そして一通り見終わった後、ソファーに座った。そして咳払いして早速、理恵子が口にしたことと言えば、
「結局クラスの奏っていうやつがマジで許せないの」
俺の愚痴だった。
まあ分かっていた。学校の様子とかからも今日この愚痴が始まるという事は。
「まあ、理恵子の怒りはメールで十分伝わったよ」
「でしょ? ムカつくよね」
そしてしばらく俺に対する愚痴を聞いた後、二人で着せ替えゲームをする。このゲームではファッションセンスが問われるのだ。俺自体ファッションの腕は日々鍛えてはいるが、ゲームではどうなるだろうか。

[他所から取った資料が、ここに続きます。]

Background: an optimization exercise with open tools, aiming at small area, a short achievable clock period and few clock cycles. Do not read the settings as production practice. Only simulation tests tie the RTL to the original design; equivalence was not proved.

Design frm_pack, start of the top module:
module frm_pack (
    input  wire        clk,
    input  wire        rst,
    input  wire        start,
    input  wire [7:0]  ft,
    input  wire [7:0]  sub,
    input  wire [15:0] cmd,          
    input  wire [7:0]  dlen,
    input  wire [11:0] plen,         
    output wire        idle,
    input  wire        pi_valid,
    output wire        pi_ready,
    input  wire [3:0]  pi_count,
    input  wire [63:0] pi_data,      
    output wire        fo_valid,
    input  wire        fo_ready,
    output wire [28:0] fo_id,
    output wire [3:0]  fo_len,
    output wire [63:0] fo_data,      
    output wire        done,
    output wire [7:0]  status,
    output wire [7:0]  subcode
);
    localparam [7:0]  HOST_ID  = 8'h08;
    localparam [11:0] MAX_PLEN = 12'd2034;    
    localparam [15:0] HDR_INIT = 16'h427B;
    reg         act;         
    reg         idle_r;
    reg         done_r;      
    reg         lastf;       
    reg         refused;
    reg         pok;         
    reg         fv;          
    reg  [7:0]  op_sub;
    reg         op_multi;
    reg  [7:0]  fcnt;        
    reg  [63:0] F;
    reg  [3:0]  f;
    reg  [63:0] R;
    reg  [3:0]  r;
    reg  [2:0]  rp;
    reg  [11:0] rem;         
    reg  [1:0]  tc;          
    reg  [15:0] crc;
    reg  [2:0]  cm;          
  ...
Size: roughly 1700 cells after synthesis, ~16000 µm² of cells after synthesis.
clock: 10.0 ns
lec_check: 0
cap_margin: 5
core_margin: 2
core_utilization: 40
cts_buf_list: sky130_fd_sc_hd__clkbuf_8
place_density: 0.6
setup_slack_margin: 5
slew_margin: 5
standard.sh (not shown) runs the stock make flow with config.mk's settings and CLKGATE_MAP_FILE= SYNTH_SCRIPT=/design/flow/synth_recipe.tcl, a recipe that flattens the netlist after the stock synthesis.
==> flow/flow/run.sh <==
#!/bin/bash
# The standard layout (standard.sh) with buf_1 cells as the port buffers.
# ORFS writes each step's log under orfs/logs; the make output goes to flow.log.
set -euo pipefail
sed 's|"\${@:-finish}"|"BUFFER_PORTS_ARGS=-buffer_cell sky130_fd_sc_hd__buf_1" "${@:-finish}"|' standard.sh > standard_own.sh
grep -q 'BUFFER_PORTS_ARGS=' standard_own.sh
bash standard_own.sh > flow.log 2>&1
Testbench counts at the start, summed over its fixed seeds: cycles 13,075.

そのゲームでは、可愛らしい女の子が出てくる。そしてその子に合いそうな服を選び、その服とキャラとの相性で評価が決まる。だが、追加ルールがあり、服の総合金額が安い方もまたボーナス点が与えられるのだ。つまりいかに安い金額でより良く着飾るのかというゲームだ。安さを取るか、おしゃれを取るか、そこが難しい・
そして、一応このゲームはオンライン対戦もある。だが、他のゲーム、例えばキングカートなどに比べたらたいして人気じゃない。まあ、理由は明白だろう。何しろ男子はまず俺以外このゲームをやらないのだから。

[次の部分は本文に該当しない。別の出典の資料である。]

This design comes from an exercise in tuning for small area, a short achievable clock period and few clock cycles on the open sky130 flow, not from production work. Where RTL was checked, it was by simulation tests only, not by an equivalence proof against the original. Power is estimated from default activity; no workload was simulated.

Design ppe_codec, start of the top module:
module ppe_codec (
    input  wire        clk,
    input  wire        rst,
    input  wire        cmd_valid,
    output wire        cmd_ready,
    input  wire [3:0]  cmd_op,
    input  wire [7:0]  cmd_seqaddr,
    input  wire [7:0]  cmd_cmd,
    input  wire [10:0] cmd_len,
    input  wire        in_valid,
    output wire        in_ready,
    input  wire [7:0]  in_data,
    output wire        out_valid,
    input  wire        out_ready,
    output wire [7:0]  out_data,
    output wire        res_valid,
    input  wire        res_ready,
    output wire [3:0]  res_err,
    output wire [15:0] res_crc,
    output wire [7:0]  res_start,
    output wire [7:0]  res_seqaddr,
    output wire [7:0]  res_flen
);
For scale: roughly 100 I/O pins, about 5800 µm² of cells after synthesis.
==> flow/config.mk <==
export PLATFORM = sky130hd
export DESIGN_NAME = ppe_codec
export DESIGN_NICKNAME = ppe_codec
export VERILOG_FILES = /design/flow/design.v
export SDC_FILE = /design/flow/constraint.sdc
export NUM_CORES = 4
export LEC_CHECK = 0
export ABC_AREA = 1
export CAP_MARGIN = 20
export CORE_MARGIN = 2
export CORE_UTILIZATION = 40
export CTS_BUF_LIST = sky130_fd_sc_hd__clkbuf_8
export CTS_CLUSTER_DIAMETER = 100
export CTS_CLUSTER_SIZE = 40
export SETUP_SLACK_MARGIN = 2.05
export SLEW_MARGIN = 20
==> flow/constraint.sdc <==
create_clock -name core_clock -period 4.5 [get_ports {clk}]
set_input_delay 0.9000 -clock core_clock [delete_from_list [all_inputs] [get_ports {clk}]]
set_output_delay 0.9000 -clock core_clock [all_outputs]
set_load 0.01 [all_outputs]
standard.sh (not shown) runs the stock make flow with config.mk's settings and CLKGATE_MAP_FILE= SYNTH_SCRIPT=/design/flow/synth_recipe.tcl, a recipe that flattens the netlist after the stock synthesis.
==> flow/flow/run.sh <==
#!/bin/bash
# Standard layout, but the port buffers are plain buf_2 cells instead of the
# resizer's default pick (a 0.5 ns delay buffer).
set -euo pipefail
export BUFFER_PORTS_ARGS="-buffer_cell sky130_fd_sc_hd__buf_2"
bash standard.sh > standard_flow.log 2>&1
The starting point produced a clean layout.
Testbench counts at the start, summed over its fixed seeds: cycles 47,088.
==> next run, changes <==
==> flow/flow/run.sh (replaced) <==
#!/bin/bash
# Standard layout, but the port buffers are plain buf_1 cells instead of the
# resizer's default pick (a 0.5 ns delay buffer).
set -euo pipefail
export BUFFER_PORTS_ARGS="-buffer_cell sky130_fd_sc_hd__buf_1"
bash standard.sh > standard_flow.log 2>&1
--- a/flow/config.mk
+++ b/flow/config.mk
@@ -10,3 +10,3 @@
 export CORE_MARGIN = 2
-export CORE_UTILIZATION = 40
+export CORE_UTILIZATION = 60
 export CTS_BUF_LIST = sky130_fd_sc_hd__clkbuf_8
@@ -14,3 +14,3 @@
 export CTS_CLUSTER_SIZE = 40
-export SETUP_SLACK_MARGIN = 2.05
+export SETUP_SLACK_MARGIN = 1.6
 export SLEW_MARGIN = 20
The changed run completed without violations. Total power is lower by 8.7%. Synthesized cell count does not change. Routed wire length drops by 6.8%. Global-route usage rose by 10 points. Core utilization climbs by 19 points. Via count is higher by 0.31%. Worst setup slack loses 0.26 ns. Design area goes down by 9.3%. Flip-flop and latch count is unchanged.
==> next run, changes <==
--- a/flow/config.mk
+++ b/flow/config.mk
@@ -14,3 +14,3 @@
 export CTS_CLUSTER_SIZE = 40
-export SETUP_SLACK_MARGIN = 1.6
+export SETUP_SLACK_MARGIN = 1.9
 export SLEW_MARGIN = 20
The changed run finished clean.
Critical path depth drops by 1.
Combinational power went up by about 4%.
Clock-buffer cell count came out lower by 1.
Power stays flat.
Maximum frequency is higher by 9.9%.
Worst setup slack improved by 0.25 ns.
Sequential share of layout area went down by 0.37 points.
Sequential cell count is unchanged.
==> next run, changes <==
==> flow/flow/run.sh (replaced) <==
#!/bin/bash
# Standard layout, but the port buffers are plain buf_2 cells instead of the
# resizer's default pick (a 0.5 ns delay buffer).
set -euo pipefail
export BUFFER_PORTS_ARGS="-buffer_cell sky130_fd_sc_hd__buf_2"
bash standard.sh > standard_flow.log 2>&1
--- a/flow/config.mk
+++ b/flow/config.mk
@@ -10,3 +10,3 @@
 export CORE_MARGIN = 2
-export CORE_UTILIZATION = 60
+export CORE_UTILIZATION = 40
 export CTS_BUF_LIST = sky130_fd_sc_hd__clkbuf_8
=> The new run produced a clean layout. Global-route usage drops by 11 points. Maximum frequency drops by a few percent. Cell count climbs by a few percent.

== run A ==
ppe_codec, a different RTL version from the one above (not shown whole).
For scale: roughly 79 flip-flops, roughly 100 I/O pins, roughly 5800 sq um of cells after synthesis.
export LEC_CHECK = 0
export CAP_MARGIN = 20
export CORE_MARGIN = 2
export CORE_UTILIZATION = 40
export SLEW_MARGIN = 20
create_clock -name core_clock -period 4.5 [get_ports {clk}]
==> flow/flow/run.sh <==
#!/bin/bash
# Standard layout, but the port buffers are plain buf_2 cells instead of the
# resizer's default pick (a 0.5 ns delay buffer).
set -euo pipefail
export BUFFER_PORTS_ARGS="-buffer_cell sky130_fd_sc_hd__buf_2"
bash standard.sh > standard_flow.log 2>&1
### run A -> run B
# run A
export LEC_CHECK = 0
export CAP_MARGIN = 20
export CORE_MARGIN = 2
export CORE_UTILIZATION = 40
export SLEW_MARGIN = 20
create_clock -name core_clock -period 4.5 [get_ports {clk}]
# run B
export LEC_CHECK = 0
export CAP_MARGIN = 20
export CORE_MARGIN = 2
export CORE_UTILIZATION = 40
export SETUP_SLACK_MARGIN = 2.2
export SLEW_MARGIN = 20
create_clock -name core_clock -period 4.5 [get_ports {clk}]
- Looking at core utilization across run A and run B, the one that comes out lower is run A.
- Run B: combinational share of power is 9.8 points higher than what run A reported.
- Summary of the comparison: relative contribution of the clock network to total power is lower in run B, relative to run A.
- Re final sequential cell count: no difference whatsoever between run A and run B.
- Hold slack ends up higher on run A.
- Run B finished all stages; the layout is clean.
- | relative area change from synthesis to final layout | higher: run B |
- The lower met2 track demand over resource of run A and run B is in run A.
- Power after layout was higher in the run labelled run B.
- The higher non-clock buffer count came out of run B.
- Count of buffering cells on the critical path with inverters included: run A vs run B identical
- Summary: routed wire length, run B worse than run A
No run of this note included a check of the RTL's function; only the layout flow was run.

## job 907
Another version of the RTL of ppe_codec (not shown whole).
Size in the first run: about 870 cells after synthesis, roughly 110 flip-flops.
==> flow/config.mk <==
export PLATFORM = sky130hd
export DESIGN_NAME = ppe_codec
export DESIGN_NICKNAME = ppe_codec
export VERILOG_FILES = /design/flow/design.v
export SDC_FILE = /design/flow/constraint.sdc
export NUM_CORES = 4
export LEC_CHECK = 0
export CAP_MARGIN = 20
export CORE_MARGIN = 2
export CORE_UTILIZATION = 40
export SETUP_SLACK_MARGIN = 2.0
export SLEW_MARGIN = 20
==> flow/constraint.sdc <==
create_clock -name core_clock -period 4.5 [get_ports {clk}]
set_input_delay 0.9000 -clock core_clock [delete_from_list [all_inputs] [get_ports {clk}]]
set_output_delay 0.9000 -clock core_clock [all_outputs]
set_load 0.01 [all_outputs]
Scripts as last shown in full above: flow/flow/run.sh
## Diff of input files: job 6625 against job 907
- SETUP_SLACK_MARGIN no longer set, was 2.0
==> flow/run.sh (new file) <==
#!/bin/bash
# synth_recipe.tcl (not shown) runs the flow's synth.tcl, then flattens the netlist and writes it again
# the make line also repeats each setting of config.mk as NAME=value (left out here)
make -C /OpenROAD-flow-scripts/flow DESIGN_CONFIG=/design/flow/config.mk WORK_HOME=/design/flow/orfs CLKGATE_MAP_FILE= SYNTH_SCRIPT=/design/flow/synth_recipe.tcl finish
removed: flow/flow/run.sh
removed: flow/standard.sh
Notes after the runs:
Compared with job 907, in job 6625 maximum number of pins on one net before global-route repair went down, global-route wire length before repair now sits higher, number of buffer and inverter stages on the critical path +1, quantity of gates resized following cts shrank by 35. According to the power report, total power for job 6625 is lower than for job 907. Number of instances in the placed design grows slightly when moving from job 907 to job 6625. In the flow results for job 6625 and job 907, the met3 layer usage reported by global route is larger on job 907. | via count | job 6625 vs job 907 | ≈ equal |. Of job 6625 and job 907, the lower clock network power belongs to job 907. Summary: with job 907 as the reference, final area in job 6625 moved up slightly.
For job 8395, these inputs were changed with respect to job 6625:
- SETUP_SLACK_MARGIN: unset -> 1.8
==> comparison <==
- Every stage of the flow completed for job 8395, and the final layout passed the timing, DRC and antenna checks.
- Across both runs, fraction of standard cell area that is sequential was lower for job 8395 than for job 6625.
- Summary of job 8395 over job 6625: global-route wire length before repair grew by 1700 µm; critical path depth shrank by 1.
- [job 8395] final area rose 670 µm² relative to job 6625
- Job 8395 vs. job 6625: number of non-filler instances in the completed layout went up by 43.
- Taking job 8395 over job 6625, the routed length on met3 ratio works out to 0.928.
- Density: job 8395 denser than job 6625
- sky130_fd_sc_hd__clkdlybuf4s50_1 as the critical path's slowest cell was reported by job 8395, and sky130_fd_sc_hd__a21oi_2 by job 6625.
- [job 8395] multi-input gate share of total cell area rose 0.24 points relative to job 6625
- Beginning of the critical path = cmd_valid: job 6625; beginning of the critical path = cmd_len[3]: job 8395
- Signed area change from the synthesized netlist to the final layout, job 8395 and job 6625, lower one = job 6625.
- Job 8395 ended with more via count than job 6625.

そして俺たちは挑戦するのは、このゲームで最難関と言われる依頼だ。ここの難易度は鬼レベルとも言われ、某インフルエンサーが三連続でクリアが出来なかった場所でもある。
「え、これどれがいいの?」
早速最初に来た一〇着を見て、理恵子がそうぼやく。早速困っている様子だった。
「朱里ちゃん、助けて」
早速助けを呼ばれてしまった。これは、難しいが、下の服が黒色という時点で黒の服はだめだ。そして、この服は……
そして、選び終える。理恵子に開設しながら。
……もしこれで失敗していたら立つ瀬がないな。
そして最初の依頼は俺たちのクリアとなった。理恵子もその結果にご満悦なようで、「流石、おしゃれ大臣朱里ちゃん!!」と、無邪気に言っている。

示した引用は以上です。